Records from a data collection:
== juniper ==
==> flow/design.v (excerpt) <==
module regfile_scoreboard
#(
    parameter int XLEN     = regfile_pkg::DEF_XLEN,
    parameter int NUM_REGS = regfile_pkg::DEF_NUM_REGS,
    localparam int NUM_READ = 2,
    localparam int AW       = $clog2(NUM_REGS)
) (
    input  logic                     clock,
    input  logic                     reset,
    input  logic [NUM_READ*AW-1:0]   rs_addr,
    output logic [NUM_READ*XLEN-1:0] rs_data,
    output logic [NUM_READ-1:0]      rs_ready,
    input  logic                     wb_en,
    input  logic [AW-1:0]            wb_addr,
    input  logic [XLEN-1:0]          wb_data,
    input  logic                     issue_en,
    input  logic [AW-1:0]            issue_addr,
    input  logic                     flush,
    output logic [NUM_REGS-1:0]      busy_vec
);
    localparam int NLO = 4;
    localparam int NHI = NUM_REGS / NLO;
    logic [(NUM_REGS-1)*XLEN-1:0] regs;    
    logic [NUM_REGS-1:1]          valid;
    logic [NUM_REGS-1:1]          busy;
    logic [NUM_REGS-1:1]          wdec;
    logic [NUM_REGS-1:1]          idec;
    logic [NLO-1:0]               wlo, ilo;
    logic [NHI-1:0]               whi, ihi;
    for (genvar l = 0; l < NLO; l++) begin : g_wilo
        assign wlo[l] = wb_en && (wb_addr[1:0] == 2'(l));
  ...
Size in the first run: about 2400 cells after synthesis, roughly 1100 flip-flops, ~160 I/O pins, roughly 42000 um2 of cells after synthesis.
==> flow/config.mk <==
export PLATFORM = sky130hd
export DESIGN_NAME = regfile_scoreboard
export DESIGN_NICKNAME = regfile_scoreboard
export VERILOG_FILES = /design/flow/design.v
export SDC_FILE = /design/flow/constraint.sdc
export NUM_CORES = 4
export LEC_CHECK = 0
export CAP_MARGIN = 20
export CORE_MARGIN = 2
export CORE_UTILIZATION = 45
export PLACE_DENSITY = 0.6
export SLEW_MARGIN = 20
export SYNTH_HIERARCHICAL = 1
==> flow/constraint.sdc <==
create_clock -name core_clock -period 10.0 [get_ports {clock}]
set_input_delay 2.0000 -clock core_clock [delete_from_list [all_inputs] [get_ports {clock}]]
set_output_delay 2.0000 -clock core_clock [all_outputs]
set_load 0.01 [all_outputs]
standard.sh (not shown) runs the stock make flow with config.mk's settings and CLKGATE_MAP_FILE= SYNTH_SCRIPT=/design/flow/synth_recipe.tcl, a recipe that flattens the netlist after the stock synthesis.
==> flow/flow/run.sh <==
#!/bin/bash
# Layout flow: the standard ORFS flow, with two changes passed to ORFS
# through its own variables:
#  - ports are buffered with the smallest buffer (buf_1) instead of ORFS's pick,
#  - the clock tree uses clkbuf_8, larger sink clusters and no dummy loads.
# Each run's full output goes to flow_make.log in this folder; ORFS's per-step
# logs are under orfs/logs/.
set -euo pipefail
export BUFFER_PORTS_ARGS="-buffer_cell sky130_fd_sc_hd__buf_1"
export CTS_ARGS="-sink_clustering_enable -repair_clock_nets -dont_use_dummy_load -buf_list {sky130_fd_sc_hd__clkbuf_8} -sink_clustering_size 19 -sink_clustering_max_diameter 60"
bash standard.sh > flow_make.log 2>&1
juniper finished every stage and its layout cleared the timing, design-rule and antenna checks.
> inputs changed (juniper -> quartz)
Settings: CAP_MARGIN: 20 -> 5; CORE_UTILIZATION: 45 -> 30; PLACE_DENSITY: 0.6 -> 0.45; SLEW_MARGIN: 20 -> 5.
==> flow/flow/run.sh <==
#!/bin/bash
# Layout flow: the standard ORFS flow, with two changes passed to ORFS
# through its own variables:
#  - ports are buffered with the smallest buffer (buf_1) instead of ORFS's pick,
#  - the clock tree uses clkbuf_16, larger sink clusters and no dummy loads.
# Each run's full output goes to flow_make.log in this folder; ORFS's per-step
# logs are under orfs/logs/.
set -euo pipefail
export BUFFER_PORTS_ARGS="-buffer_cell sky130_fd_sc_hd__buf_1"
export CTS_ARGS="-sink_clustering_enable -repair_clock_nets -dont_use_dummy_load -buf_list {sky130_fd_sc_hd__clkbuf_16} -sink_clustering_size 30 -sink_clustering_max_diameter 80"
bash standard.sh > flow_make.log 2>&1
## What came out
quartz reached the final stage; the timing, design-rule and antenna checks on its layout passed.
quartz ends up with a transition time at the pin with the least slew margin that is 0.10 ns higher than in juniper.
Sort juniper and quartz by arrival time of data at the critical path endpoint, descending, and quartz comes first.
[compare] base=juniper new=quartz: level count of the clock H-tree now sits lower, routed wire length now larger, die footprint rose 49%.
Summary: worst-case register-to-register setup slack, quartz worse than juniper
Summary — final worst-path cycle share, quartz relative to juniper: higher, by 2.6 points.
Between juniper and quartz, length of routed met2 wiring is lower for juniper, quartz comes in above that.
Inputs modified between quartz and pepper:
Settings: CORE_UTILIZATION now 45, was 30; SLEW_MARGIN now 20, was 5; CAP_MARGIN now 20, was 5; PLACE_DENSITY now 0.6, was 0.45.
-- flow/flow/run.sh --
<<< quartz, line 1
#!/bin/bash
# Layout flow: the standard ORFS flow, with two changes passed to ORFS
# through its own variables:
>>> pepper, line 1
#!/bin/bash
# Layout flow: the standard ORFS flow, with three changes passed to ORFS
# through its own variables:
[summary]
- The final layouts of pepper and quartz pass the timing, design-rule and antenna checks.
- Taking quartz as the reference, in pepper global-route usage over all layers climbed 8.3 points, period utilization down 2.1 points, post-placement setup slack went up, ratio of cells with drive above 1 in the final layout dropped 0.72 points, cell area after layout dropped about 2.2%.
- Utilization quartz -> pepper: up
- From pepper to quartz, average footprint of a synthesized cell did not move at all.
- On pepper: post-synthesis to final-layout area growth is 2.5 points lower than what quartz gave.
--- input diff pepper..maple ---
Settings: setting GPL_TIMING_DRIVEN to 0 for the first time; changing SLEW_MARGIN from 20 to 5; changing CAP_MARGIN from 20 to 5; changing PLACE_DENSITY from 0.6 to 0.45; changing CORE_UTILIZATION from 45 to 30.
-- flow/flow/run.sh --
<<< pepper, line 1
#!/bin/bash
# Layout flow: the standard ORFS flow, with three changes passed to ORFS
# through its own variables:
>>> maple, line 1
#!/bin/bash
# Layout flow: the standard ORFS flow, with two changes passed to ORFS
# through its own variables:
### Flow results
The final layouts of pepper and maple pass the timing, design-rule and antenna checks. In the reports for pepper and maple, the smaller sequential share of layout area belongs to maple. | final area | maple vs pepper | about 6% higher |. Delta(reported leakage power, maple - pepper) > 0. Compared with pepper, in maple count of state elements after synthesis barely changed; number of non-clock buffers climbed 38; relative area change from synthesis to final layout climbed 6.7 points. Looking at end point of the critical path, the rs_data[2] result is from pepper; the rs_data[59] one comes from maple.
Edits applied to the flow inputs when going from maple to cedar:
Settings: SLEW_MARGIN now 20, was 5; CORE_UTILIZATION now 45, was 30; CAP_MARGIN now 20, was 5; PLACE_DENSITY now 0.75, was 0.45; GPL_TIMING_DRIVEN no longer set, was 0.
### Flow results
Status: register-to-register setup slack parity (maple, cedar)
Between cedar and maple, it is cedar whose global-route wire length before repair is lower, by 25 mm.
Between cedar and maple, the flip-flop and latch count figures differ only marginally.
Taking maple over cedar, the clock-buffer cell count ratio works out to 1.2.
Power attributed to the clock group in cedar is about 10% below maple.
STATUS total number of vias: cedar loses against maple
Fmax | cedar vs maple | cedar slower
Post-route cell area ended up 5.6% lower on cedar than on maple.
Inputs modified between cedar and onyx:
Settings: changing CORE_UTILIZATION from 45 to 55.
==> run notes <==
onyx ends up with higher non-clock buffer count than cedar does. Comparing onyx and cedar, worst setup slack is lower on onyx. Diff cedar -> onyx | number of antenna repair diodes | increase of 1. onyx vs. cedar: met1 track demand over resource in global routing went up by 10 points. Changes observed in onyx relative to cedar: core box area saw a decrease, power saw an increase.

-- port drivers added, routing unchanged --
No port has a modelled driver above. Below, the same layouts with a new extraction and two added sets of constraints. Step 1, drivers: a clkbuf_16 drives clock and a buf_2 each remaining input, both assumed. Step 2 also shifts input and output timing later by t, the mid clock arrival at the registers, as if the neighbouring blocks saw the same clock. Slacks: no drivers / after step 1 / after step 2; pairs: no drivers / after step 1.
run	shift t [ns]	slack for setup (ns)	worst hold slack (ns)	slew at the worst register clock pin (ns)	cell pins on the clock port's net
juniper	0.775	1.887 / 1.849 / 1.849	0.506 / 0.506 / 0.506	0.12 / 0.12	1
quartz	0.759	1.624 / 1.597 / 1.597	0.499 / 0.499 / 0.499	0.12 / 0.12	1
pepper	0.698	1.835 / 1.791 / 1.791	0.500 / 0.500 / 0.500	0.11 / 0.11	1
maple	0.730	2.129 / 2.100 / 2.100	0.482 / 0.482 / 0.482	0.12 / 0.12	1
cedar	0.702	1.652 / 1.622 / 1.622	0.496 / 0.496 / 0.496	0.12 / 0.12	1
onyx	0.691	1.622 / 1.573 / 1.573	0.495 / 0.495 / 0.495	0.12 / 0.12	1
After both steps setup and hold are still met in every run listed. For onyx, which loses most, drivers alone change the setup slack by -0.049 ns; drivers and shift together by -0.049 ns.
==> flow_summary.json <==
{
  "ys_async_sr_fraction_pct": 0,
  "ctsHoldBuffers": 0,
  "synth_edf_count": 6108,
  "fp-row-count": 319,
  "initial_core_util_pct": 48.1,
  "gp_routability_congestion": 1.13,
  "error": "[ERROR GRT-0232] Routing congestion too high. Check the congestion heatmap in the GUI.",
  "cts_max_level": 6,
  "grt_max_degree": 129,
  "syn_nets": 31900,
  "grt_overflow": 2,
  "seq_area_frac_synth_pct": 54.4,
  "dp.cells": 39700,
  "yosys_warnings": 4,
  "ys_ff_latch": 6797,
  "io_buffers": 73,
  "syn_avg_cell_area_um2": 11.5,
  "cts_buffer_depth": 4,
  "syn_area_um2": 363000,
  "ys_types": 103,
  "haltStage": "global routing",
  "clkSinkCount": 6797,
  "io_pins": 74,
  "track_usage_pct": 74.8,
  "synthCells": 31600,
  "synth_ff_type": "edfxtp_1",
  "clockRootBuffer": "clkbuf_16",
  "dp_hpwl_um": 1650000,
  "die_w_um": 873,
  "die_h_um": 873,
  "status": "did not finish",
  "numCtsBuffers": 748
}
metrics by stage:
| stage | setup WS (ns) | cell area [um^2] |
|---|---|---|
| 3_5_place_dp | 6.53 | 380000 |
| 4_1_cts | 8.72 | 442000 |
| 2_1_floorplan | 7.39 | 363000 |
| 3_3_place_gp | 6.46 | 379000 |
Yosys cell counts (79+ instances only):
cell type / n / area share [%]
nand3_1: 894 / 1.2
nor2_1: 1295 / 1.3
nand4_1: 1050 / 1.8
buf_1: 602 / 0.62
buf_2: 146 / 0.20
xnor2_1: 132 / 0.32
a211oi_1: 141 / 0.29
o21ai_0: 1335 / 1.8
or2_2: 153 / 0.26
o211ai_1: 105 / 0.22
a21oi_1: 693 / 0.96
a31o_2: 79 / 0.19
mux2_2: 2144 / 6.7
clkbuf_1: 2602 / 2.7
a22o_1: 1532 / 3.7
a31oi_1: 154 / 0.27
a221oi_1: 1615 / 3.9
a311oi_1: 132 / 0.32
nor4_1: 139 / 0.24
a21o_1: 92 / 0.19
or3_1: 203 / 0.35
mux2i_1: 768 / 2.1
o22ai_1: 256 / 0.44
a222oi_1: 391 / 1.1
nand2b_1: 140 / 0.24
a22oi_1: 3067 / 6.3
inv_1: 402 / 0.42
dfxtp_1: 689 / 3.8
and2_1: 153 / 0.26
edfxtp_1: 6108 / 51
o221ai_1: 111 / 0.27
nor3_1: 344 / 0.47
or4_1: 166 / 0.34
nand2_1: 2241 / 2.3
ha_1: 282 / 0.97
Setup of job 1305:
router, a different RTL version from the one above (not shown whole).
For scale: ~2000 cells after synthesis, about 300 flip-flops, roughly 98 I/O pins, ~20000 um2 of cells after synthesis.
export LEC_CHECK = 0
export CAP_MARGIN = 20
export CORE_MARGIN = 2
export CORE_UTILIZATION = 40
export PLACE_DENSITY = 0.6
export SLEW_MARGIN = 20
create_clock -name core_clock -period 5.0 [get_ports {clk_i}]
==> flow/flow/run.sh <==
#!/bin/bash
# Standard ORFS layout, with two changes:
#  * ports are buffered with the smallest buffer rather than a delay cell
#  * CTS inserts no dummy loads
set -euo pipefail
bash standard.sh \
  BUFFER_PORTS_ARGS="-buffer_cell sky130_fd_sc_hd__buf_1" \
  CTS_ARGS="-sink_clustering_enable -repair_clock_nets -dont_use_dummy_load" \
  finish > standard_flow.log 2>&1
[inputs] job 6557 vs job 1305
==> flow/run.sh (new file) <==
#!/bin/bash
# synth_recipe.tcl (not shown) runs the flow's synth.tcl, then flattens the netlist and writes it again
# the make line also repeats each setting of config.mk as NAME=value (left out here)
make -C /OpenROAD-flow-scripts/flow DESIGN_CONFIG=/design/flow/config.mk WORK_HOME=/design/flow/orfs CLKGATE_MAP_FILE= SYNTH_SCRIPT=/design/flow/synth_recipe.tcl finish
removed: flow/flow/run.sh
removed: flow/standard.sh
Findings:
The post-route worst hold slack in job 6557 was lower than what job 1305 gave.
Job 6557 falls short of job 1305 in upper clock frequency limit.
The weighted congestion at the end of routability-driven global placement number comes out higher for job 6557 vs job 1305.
What follows belongs to an exercise in optimizing a design on an open flow for small area, a short achievable clock period and few clock cycles per item; a production flow would make more cautious choices. Only simulation tests tie the RTL to the original design; equivalence was not proved. Power and IR drop assume default switching activity.

### design/flow/run.sh
#!/bin/bash
# synth_recipe.tcl (not shown) runs the flow's synth.tcl, then flattens the netlist and writes it again
# the make line also repeats each setting of config.mk as NAME=value (left out here)
make -C /OpenROAD-flow-scripts/flow DESIGN_CONFIG=/design/flow/config.mk WORK_HOME=/design/flow/orfs CLKGATE_MAP_FILE= SYNTH_SCRIPT=/design/flow/synth_recipe.tcl finish
### design/flow/config.mk
export PLATFORM = sky130hd
export DESIGN_NAME = rect_overlap_query_table
export DESIGN_NICKNAME = rect_overlap_query_table
export VERILOG_FILES = /design/flow/design.v
export SDC_FILE = /design/flow/constraint.sdc
export NUM_CORES = 4
export LEC_CHECK = 0
export CAP_MARGIN = 20
export CELL_PAD_IN_SITES_DETAIL_PLACEMENT = 1
export CELL_PAD_IN_SITES_GLOBAL_PLACEMENT = 1
export CORE_MARGIN = 2
export CORE_UTILIZATION = 30
export PLACE_DENSITY = 0.5
export SETUP_SLACK_MARGIN = 4.6
export SLEW_MARGIN = 20
### design/flow/constraint.sdc
create_clock -name core_clock -period 8.5 [get_ports {clk}]
set_input_delay 1.7000 -clock core_clock [delete_from_list [all_inputs] [get_ports {clk}]]
set_output_delay 1.7000 -clock core_clock [all_outputs]
set_load 0.01 [all_outputs]
Source: an optimization exercise on an open RTL-to-GDS flow (aim: small area). Production flows keep margins and buffers that such runs may drop. In this exercise RTL edits were held to simulation tests only and were not proved equivalent to the original. No activity file was given, so power comes from the tool's default toggle rates.

## P
==> flow/design.v (excerpt) <==
module imu_tilt_and_gyro_rate_core (
    input  wire logic         clk,
    input  wire logic         rst_n,
    input  wire logic         s_tvalid,
    output logic              s_tready,
    input  wire logic [95:0]  s_tdata,
    input  wire logic [1:0]   s_tuser,
    output logic              m_tvalid,
    input  wire logic         m_tready,
    output logic [103:0]      m_tdata,
    output logic [2:0]        m_tuser,
    input  wire logic         cfg_valid,
    output logic              cfg_ready,
    input  wire logic [1:0]   cfg_index,
    input  wire logic [9:0]   cfg_data
);
    logic [4:0]  ph;
    logic [6:0]  j;
    logic [4:0]  k;
    logic [1:0]  m;
    logic        pr;           
    logic [1:0]  pa;           
    logic [4:0]  pb;           
    logic [7:0]  calib_reg;
    logic [9:0]  gain_reg;
    logic [7:0]  count_reg;
    logic        flag_reg;
    logic        szero, bzero, bzarm;
    logic        m_tvalid_reg;
    logic [2:0]  user_reg;
    logic [71:0] sumr, biar;
    logic [15:0] f_roll;
    logic [14:0] f_pitch;
    logic        se;
    logic [23:0] f_rx, f_ry, f_rz;
    logic        xe;
    logic [1:0]  ye;
    logic [4:0]  ze;
    logic        c0, c1, c2;           
    logic [1:0]  c3;                   
    logic        seen0;                
    logic        d1, d2;               
    logic        dq1;                  
    logic        nb, qd;               
  ...
For scale: roughly 1300 cells after synthesis, about 230 I/O pins, roughly 0.014 sq mm of cells after synthesis.
clock: 11.0 ns
lec_check: 0
abc_area: 1
cap_margin: 20
core_margin: 2
core_utilization: 50
slew_margin: 20
standard.sh (not shown) runs the stock make flow with config.mk's settings and CLKGATE_MAP_FILE= SYNTH_SCRIPT=/design/flow/synth_recipe.tcl, a recipe that flattens the netlist after the stock synthesis.
==> flow/flow/run.sh <==
#!/bin/bash
# Own layout flow, built on the standard flow (standard.sh):
#  2. the synthesis runs again with own_synth.tcl: the same script, but ABC maps
#     the logic with abc_area_nf.script and no adder cells are placed;
#  4. the rest of the standard flow runs, with the port buffers made from the
#     smallest buffer cell and a clock tree of small clock buffers without
#     dummy loads.
# Each tool's full output goes to a log file in this folder.
set -euo pipefail
W=$(pwd)
RES=$W/orfs/results/$FLOW_PLATFORM/imu_tilt_and_gyro_rate_core/base
LOGS=$W/orfs/logs/$FLOW_PLATFORM/imu_tilt_and_gyro_rate_core/base

bash standard.sh synth > synth_standard.log 2>&1
mkdir -p ref_synth
cp $RES/1_2_yosys.v $RES/1_2_yosys.sdc $RES/1_synth.odb $RES/1_synth.sdc ref_synth/
cp $LOGS/1_2_yosys.log ref_synth/1_2_yosys.log

rm -f $RES/1_2_yosys.v $RES/1_2_yosys.sdc $RES/1_synth.odb $RES/1_synth.sdc
if ADDER_MAP_FILE= make -C "$FLOW_HOME" DESIGN_CONFIG=$W/config.mk WORK_HOME=$W/orfs \
      CLKGATE_MAP_FILE= SYNTH_SCRIPT=$W/flow/own_synth.tcl synth > synth_own.log 2>&1 \
   && python3 $W/flow/cmp_regs.py ref_synth/1_2_yosys.v $RES/1_2_yosys.v > regs_compare.log 2>&1; then
  echo "using the own synthesis" >> regs_compare.log
else
  echo "falling back to the standard synthesis" >> regs_compare.log
  cp ref_synth/1_2_yosys.v ref_synth/1_2_yosys.sdc ref_synth/1_synth.odb ref_synth/1_synth.sdc $RES/
fi
touch $RES/1_synth.odb $RES/1_synth.sdc

export BUFFER_PORTS_ARGS="-buffer_cell sky130_fd_sc_hd__buf_1"
export CTS_ARGS="-sink_clustering_enable -repair_clock_nets -dont_use_dummy_load -buf_list {sky130_fd_sc_hd__clkbuf_2 sky130_fd_sc_hd__clkbuf_4 sky130_fd_sc_hd__clkbuf_8} -sink_clustering_size 12 -sink_clustering_max_diameter 40"
bash standard.sh > standard_flow.log 2>&1
cp -r orfs/logs ./orfs_logs 2>/dev/null || true
Other scripts of this flow, unchanged in this note and not shown: flow/flow/abc_area_nf.script, flow/flow/cmp_regs.py, flow/flow/own_synth.tcl
## Diff of input files: Q against P
--- a/flow/flow/run.sh
+++ b/flow/flow/run.sh
@@ -31 +31 @@
-export CTS_ARGS="-sink_clustering_enable -repair_clock_nets -dont_use_dummy_load -buf_list {sky130_fd_sc_hd__clkbuf_2 sky130_fd_sc_hd__clkbuf_4 sky130_fd_sc_hd__clkbuf_8} -sink_clustering_size 12 -sink_clustering_max_diameter 40"
+export CTS_ARGS="-sink_clustering_enable -repair_clock_nets -dont_use_dummy_load -buf_list {sky130_fd_sc_hd__clkbuf_2} -sink_clustering_size 6 -sink_clustering_max_diameter 30"
==> comparison <==
Wire length delta for Q relative to P: 0.64% higher. Min worst setup slack across Q and P: Q. In terms of post-detailed-placement cell area, P and Q differ only marginally. Higher fraction of area in multi-input gates was reported by Q, not P. Delta (Q minus P): relative contribution of the clock network to total power fell by 2.6 points, clock period minus final worst setup slack moved up, routed via count divided by cell count now sits at about the same level, utilization of the core after routing decreased by 0.87 points relative to the old numbers, switching portion of total power has increased. For the design area, Q came in 240 sq um lower than P did.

- WHAT TO DO -
The answer should be nothing but the number of lines above that contain "clusters".

- TASK ANSWER -
2